### What is expected:
Going down the data below, set down exactly the line with "- Chip height: 76.0 um" and each line after it through the line with "- First-pass GRT wire length: 6570 um"; no other lines.

### Extracted material:
>>>>>

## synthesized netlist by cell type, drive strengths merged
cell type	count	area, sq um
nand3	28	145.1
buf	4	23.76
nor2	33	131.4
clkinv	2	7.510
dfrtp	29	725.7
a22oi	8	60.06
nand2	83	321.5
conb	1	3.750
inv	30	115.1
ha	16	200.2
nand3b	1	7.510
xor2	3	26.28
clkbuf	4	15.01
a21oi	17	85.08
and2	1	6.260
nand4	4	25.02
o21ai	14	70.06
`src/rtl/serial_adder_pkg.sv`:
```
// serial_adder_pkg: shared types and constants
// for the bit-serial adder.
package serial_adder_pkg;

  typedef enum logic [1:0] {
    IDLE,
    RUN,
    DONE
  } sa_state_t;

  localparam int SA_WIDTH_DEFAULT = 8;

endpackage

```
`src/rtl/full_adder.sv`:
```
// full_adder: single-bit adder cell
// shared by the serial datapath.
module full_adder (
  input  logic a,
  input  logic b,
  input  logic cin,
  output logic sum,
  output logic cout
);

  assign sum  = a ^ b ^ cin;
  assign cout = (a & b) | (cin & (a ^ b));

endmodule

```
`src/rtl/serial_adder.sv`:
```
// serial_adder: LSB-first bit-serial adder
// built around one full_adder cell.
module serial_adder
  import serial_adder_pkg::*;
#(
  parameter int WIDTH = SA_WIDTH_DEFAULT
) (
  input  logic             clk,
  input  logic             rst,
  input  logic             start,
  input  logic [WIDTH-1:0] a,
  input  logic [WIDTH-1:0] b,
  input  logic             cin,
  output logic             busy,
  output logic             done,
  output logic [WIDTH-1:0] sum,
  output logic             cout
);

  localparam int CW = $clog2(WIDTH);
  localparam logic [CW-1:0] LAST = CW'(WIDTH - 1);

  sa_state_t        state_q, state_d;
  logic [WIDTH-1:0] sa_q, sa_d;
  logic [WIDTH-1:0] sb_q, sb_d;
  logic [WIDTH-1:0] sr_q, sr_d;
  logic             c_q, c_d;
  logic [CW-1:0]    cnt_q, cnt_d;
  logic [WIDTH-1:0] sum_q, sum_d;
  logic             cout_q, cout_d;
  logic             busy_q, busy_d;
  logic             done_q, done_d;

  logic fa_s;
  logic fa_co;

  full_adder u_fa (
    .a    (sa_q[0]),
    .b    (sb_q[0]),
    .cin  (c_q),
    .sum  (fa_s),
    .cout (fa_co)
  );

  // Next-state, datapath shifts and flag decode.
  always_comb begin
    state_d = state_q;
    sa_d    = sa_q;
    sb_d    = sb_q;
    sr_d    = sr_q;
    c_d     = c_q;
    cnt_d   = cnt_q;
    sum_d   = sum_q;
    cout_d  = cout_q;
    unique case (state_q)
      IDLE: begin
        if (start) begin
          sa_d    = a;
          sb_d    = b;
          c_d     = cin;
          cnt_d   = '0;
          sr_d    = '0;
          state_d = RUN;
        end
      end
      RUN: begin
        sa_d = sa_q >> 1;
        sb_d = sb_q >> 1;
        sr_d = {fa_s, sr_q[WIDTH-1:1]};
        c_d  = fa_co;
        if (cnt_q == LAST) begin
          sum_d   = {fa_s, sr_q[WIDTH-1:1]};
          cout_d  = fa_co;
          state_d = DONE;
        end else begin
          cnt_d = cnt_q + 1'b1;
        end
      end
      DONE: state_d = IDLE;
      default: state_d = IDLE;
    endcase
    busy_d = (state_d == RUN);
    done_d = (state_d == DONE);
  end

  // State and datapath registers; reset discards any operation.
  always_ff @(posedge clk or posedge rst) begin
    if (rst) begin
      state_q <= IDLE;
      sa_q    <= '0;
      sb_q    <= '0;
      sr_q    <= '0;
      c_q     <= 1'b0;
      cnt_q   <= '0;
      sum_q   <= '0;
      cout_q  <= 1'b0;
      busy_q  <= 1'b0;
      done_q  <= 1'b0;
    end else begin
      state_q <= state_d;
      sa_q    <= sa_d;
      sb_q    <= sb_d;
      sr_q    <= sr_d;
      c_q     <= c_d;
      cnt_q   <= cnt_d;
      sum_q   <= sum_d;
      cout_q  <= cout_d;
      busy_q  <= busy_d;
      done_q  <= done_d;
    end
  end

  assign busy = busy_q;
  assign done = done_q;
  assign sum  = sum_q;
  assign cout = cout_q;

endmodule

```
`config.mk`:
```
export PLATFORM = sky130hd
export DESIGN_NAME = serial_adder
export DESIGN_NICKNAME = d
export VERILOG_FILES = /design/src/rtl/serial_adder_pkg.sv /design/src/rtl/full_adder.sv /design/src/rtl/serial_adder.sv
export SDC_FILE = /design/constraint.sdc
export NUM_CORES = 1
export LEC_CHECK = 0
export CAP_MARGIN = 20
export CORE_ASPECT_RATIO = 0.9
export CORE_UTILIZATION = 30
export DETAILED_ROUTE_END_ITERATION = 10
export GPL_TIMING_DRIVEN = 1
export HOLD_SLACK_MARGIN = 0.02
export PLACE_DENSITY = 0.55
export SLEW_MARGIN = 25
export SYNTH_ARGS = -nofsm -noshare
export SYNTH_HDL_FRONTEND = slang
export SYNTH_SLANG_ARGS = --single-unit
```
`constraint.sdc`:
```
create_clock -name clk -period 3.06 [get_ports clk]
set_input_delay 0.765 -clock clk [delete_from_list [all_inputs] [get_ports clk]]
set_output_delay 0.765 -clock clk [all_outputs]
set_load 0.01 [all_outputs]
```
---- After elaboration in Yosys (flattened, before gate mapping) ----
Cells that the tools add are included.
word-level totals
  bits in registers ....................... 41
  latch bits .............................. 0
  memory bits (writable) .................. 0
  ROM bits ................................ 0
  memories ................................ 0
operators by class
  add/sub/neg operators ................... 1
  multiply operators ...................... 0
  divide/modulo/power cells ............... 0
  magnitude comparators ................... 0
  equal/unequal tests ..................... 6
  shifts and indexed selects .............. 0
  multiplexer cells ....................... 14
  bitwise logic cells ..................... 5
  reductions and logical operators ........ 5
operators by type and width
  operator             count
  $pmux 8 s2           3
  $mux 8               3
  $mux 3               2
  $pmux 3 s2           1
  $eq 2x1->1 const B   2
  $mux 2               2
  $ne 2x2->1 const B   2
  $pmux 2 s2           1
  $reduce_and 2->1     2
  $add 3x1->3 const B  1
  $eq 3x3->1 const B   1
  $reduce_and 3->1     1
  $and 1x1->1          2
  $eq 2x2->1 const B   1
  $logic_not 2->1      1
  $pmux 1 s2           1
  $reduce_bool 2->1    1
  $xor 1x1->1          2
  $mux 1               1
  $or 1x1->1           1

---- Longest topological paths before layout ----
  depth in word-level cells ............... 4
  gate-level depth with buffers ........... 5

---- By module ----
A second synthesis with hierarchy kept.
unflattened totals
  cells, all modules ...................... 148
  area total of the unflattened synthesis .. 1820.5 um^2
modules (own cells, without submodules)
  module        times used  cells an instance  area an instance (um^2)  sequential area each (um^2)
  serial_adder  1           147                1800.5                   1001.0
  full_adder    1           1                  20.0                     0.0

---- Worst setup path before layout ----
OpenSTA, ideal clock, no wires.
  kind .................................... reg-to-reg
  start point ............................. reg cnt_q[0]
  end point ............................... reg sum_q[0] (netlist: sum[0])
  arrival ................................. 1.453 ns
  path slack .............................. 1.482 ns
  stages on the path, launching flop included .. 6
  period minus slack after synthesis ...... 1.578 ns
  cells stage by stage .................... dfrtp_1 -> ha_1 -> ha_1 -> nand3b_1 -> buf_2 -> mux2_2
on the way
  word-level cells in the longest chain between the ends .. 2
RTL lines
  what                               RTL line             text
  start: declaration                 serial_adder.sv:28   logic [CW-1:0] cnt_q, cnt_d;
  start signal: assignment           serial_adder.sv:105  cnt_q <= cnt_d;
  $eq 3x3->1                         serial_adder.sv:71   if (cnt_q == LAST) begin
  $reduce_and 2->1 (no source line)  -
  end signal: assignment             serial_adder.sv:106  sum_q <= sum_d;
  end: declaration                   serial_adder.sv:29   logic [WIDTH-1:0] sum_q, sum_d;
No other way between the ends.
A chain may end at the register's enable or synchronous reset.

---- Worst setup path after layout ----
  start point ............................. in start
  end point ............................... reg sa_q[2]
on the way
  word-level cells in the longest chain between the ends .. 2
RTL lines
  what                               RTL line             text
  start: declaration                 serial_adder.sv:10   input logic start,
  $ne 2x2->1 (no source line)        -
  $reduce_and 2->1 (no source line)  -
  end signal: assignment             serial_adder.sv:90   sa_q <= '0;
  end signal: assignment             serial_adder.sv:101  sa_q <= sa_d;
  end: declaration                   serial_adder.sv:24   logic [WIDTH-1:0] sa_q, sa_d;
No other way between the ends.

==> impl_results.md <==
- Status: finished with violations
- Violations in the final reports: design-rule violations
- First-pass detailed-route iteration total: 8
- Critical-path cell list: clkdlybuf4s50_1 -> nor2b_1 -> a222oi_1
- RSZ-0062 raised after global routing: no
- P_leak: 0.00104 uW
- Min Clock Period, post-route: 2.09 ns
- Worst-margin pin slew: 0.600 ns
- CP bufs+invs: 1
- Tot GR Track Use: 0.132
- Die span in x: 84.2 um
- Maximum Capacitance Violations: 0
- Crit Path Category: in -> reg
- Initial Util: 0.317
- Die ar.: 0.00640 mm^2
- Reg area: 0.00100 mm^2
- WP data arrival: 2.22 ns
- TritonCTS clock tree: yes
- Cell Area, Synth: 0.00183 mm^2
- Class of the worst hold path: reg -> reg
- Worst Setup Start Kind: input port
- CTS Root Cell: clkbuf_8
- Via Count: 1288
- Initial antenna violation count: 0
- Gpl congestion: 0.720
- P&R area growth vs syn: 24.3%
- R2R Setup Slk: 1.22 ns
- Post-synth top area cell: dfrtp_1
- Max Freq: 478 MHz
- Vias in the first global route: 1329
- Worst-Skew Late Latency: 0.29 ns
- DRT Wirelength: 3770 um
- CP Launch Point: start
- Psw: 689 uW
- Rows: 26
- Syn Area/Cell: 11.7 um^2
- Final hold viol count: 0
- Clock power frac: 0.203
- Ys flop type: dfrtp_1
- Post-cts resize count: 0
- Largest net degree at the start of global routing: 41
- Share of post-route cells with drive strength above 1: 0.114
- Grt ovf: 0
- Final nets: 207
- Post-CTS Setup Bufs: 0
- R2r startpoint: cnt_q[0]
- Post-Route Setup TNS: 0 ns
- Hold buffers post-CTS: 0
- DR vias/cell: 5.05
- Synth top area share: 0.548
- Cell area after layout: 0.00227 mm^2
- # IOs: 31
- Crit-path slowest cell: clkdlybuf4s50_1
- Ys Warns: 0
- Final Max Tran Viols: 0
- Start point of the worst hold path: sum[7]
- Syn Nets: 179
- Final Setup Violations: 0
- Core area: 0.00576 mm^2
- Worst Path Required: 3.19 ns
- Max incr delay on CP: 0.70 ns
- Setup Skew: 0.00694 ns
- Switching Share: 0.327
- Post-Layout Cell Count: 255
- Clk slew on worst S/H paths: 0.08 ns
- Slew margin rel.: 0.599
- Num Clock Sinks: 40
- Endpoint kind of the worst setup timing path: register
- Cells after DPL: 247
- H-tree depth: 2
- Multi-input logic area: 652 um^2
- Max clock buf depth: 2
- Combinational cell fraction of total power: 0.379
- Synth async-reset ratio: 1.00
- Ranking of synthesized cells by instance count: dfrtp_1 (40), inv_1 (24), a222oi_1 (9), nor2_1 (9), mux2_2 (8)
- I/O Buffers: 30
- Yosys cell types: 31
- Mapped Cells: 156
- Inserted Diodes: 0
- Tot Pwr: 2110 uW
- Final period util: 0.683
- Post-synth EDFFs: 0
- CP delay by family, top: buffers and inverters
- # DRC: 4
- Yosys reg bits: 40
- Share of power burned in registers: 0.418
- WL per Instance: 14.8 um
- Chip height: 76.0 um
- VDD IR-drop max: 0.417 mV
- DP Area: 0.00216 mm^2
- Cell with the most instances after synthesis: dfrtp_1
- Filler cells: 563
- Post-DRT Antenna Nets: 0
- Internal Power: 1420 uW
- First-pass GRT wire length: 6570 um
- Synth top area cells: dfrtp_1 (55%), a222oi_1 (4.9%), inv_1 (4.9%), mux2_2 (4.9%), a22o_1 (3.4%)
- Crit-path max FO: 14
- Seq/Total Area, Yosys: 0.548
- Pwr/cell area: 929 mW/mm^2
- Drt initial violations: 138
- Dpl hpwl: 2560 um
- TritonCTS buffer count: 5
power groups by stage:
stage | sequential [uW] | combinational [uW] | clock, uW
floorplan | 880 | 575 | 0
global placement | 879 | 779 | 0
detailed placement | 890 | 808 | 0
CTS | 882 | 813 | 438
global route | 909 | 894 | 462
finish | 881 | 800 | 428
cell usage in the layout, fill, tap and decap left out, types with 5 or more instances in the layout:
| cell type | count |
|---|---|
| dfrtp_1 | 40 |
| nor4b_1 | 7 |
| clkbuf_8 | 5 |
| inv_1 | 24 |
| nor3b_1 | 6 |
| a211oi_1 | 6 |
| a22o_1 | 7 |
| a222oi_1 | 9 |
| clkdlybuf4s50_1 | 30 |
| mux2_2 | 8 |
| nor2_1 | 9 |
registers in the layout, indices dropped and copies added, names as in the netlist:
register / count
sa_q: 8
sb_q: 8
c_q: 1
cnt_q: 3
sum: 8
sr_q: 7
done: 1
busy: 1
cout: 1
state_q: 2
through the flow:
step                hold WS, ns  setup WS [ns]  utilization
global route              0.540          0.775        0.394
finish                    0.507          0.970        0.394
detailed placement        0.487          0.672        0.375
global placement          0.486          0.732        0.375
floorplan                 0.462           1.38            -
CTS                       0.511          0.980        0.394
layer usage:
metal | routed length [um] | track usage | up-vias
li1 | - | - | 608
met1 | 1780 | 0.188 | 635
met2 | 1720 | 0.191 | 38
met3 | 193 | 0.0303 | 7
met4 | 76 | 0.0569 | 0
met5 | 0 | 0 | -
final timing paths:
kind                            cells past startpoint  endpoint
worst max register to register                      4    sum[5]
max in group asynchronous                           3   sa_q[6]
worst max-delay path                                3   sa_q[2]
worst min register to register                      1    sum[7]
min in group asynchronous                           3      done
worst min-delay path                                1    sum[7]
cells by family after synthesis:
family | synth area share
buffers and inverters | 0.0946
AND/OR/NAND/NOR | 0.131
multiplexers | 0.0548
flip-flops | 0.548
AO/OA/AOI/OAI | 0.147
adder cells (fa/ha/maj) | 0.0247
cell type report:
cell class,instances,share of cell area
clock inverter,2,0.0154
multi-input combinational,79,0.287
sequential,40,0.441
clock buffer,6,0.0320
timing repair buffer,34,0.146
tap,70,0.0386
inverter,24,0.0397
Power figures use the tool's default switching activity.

<<<<<

### Finished exercise:
- Chip height: 76.0 um
- VDD IR-drop max: 0.417 mV
- DP Area: 0.00216 mm^2
- Cell with the most instances after synthesis: dfrtp_1
- Filler cells: 563
- Post-DRT Antenna Nets: 0
- Internal Power: 1420 uW
- First-pass GRT wire length: 6570 um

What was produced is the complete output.